Re: [PATCH] swiotlb: Validate bounce size in the sync/unmap path

Tom Lendacky <thomas.lendacky@xxxxxxx> · Tue, 2 Feb 2021 16:34:09 -0600

On 2/2/21 10:37 AM, Konrad Rzeszutek Wilk wrote:
> On Mon, Jan 25, 2021 at 07:33:35PM +0100, Martin Radev wrote:
>> On Mon, Jan 18, 2021 at 10:14:28AM -0500, Konrad Rzeszutek Wilk wrote:
>>> On Mon, Jan 18, 2021 at 12:44:58PM +0100, Martin Radev wrote:
>>>> On Wed, Jan 13, 2021 at 12:30:17PM +0100, Christoph Hellwig wrote:
>>>>> On Tue, Jan 12, 2021 at 04:07:29PM +0100, Martin Radev wrote:
>>>>>> The size of the buffer being bounced is not checked if it happens
>>>>>> to be larger than the size of the mapped buffer. Because the size
>>>>>> can be controlled by a device, as it's the case with virtio devices,
>>>>>> this can lead to memory corruption.
>>>>>>
>>>>>
>>>>> I'm really worried about all these hodge podge hacks for not trusted
>>>>> hypervisors in the I/O stack.  Instead of trying to harden protocols
>>>>> that are fundamentally not designed for this, how about instead coming
>>>>> up with a new paravirtualized I/O interface that is specifically
>>>>> designed for use with an untrusted hypervisor from the start?
>>>>
>>>> Your comment makes sense but then that would require the cooperation
>>>> of these vendors and the cloud providers to agree on something meaningful.
>>>> I am also not sure whether the end result would be better than hardening
>>>> this interface to catch corruption. There is already some validation in
>>>> unmap path anyway.
>>>>
>>>> Another possibility is to move this hardening to the common virtio code,
>>>> but I think the code may become more complicated there since it would
>>>> require tracking both the dma_addr and length for each descriptor.
>>>
>>> Christoph,
>>>
>>> I've been wrestling with the same thing - this is specific to busted
>>> drivers.
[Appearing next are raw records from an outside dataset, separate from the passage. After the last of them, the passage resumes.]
Background: an optimization exercise with open tools, aiming at small area, a short achievable clock period and few clock cycles per item. Do not read the settings as production practice. Power figures rest on the tool's default switching activity, not on a simulated workload.

==> flow/design.v <==
package srsw_pkg;
    localparam int SEQ_COUNT = 32;
    localparam int SEQ_W     = 5;
    localparam int BLOCK_W   = 24;
    localparam int HI_W      = BLOCK_W - SEQ_W;    
    localparam int WSIZE_W   = 5;
    localparam int TIMEOUT_W = 10;
    localparam int TIMER_W   = 11;
    localparam int CFG_IDX_W = 1;
    localparam int CFG_W     = 10;
    localparam logic [CFG_IDX_W-1:0] REG_WINDOW_SIZE = 1'd0;
    localparam logic [CFG_IDX_W-1:0] REG_TIMEOUT     = 1'd1;
    localparam logic OP_ACK  = 1'b0;
    localparam logic OP_TICK = 1'b1;
endpackage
And in reality you could do the same thing with a hardware
>>> virtio device (see example in https://nam11.safelinks.protection.outlook.com/?url=http%3A%2F%2Fthunderclap.io%2F&amp;data=04%7C01%7Cthomas.lendacky%40amd.com%7Cfc27af49d9a943699f6c08d8c798eed4%7C3dd8961fe4884e608e11a82d994e183d%7C0%7C0%7C637478806973542212%7CUnknown%7CTWFpbGZsb3d8eyJWIjoiMC4wLjAwMDAiLCJQIjoiV2luMzIiLCJBTiI6Ik1haWwiLCJXVCI6Mn0%3D%7C1000&amp;sdata=aUVqobkOSDfDhCAEauABOUvCAaIcw%2FTh07YFxeBjBDU%3D&amp;reserved=0) - where the
>>> mitigation is 'enable the IOMMU to do its job.'.
>>>
>>> AMD SEV documents speak about utilizing IOMMU to do this (AMD SEV-SNP)..
>>> and while that is great in the future, SEV without IOMMU is now here.
>>>
>>> Doing a full circle here, this issue can be exploited with virtio
>>> but you could say do that with real hardware too if you hacked the
>>> firmware, so if you say used Intel SR-IOV NIC that was compromised
>>> on an AMD SEV machine, and plumbed in the guest - the IOMMU inside
>>> of the guest would be SWIOTLB code. Last line of defense against
>>> bad firmware to say.
>>>
>>> As such I am leaning towards taking this code, but I am worried
>>> about the performance hit .. but perhaps I shouldn't as if you
>>> are using SWIOTLB=force already you are kind of taking a
>>> performance hit?
>>>
>>
>> I have not measured the performance degradation. This will hit all AMD SEV,
>> Intel TDX, IBM Protected Virtualization VMs. I don't expect the hit to
>> be large since there are only few added operations per hundreads of copied
>> bytes. I could try to measure the performance hit by running some benchmark
>> with virtio-net/virtio-blk/virtio-rng.
>>
>> Earlier I said:
>>>> Another possibility is to move this hardening to the common virtio code,
>>>> but I think the code may become more complicated there since it would
>>>> require tracking both the dma_addr and length for each descriptor.
>>
>> Unfortunately, this doesn't make sense. Even if there's validation for
>> the size in the common virtio layer, there will be some other device
>> which controls a dma_addr and length passed to dma_unmap* in the
>> corresponding driver. The device can target a specific dma-mapped private
>> buffer by changing the dma_addr and set a good length to overwrite buffers
>> following it.
>>
>> So, instead of doing the check in every driver and hitting a performance
>> cost even when swiotlb is not used, it's probably better to fix it in
>> swiotlb.
>>
>> @Tom Lendacky, do you think that it makes sense to harden swiotlb or
>> some other approach may be better for the SEV features?
> 
> I am not Tom, but this change seems the right way forward regardless if
> is TDX, AMD SEV, or any other architecture that encrypt memory and use
> SWIOTLB.

Sorry, I missed the @Tom before. I'm with Konrad and believe it makes
sense to add these checks.

I'm not sure if there would be a better approach for all confidential
computing technologies. SWIOTLB works nicely, but is limited because of
the 32-bit compatible memory location. Being able to have buffers above
the 32-bit limit would alleviate that, but that is support that would have
to be developed.

Thanks,
Tom

> 
> Let me queue it up in development branch and do some regression testing.
>>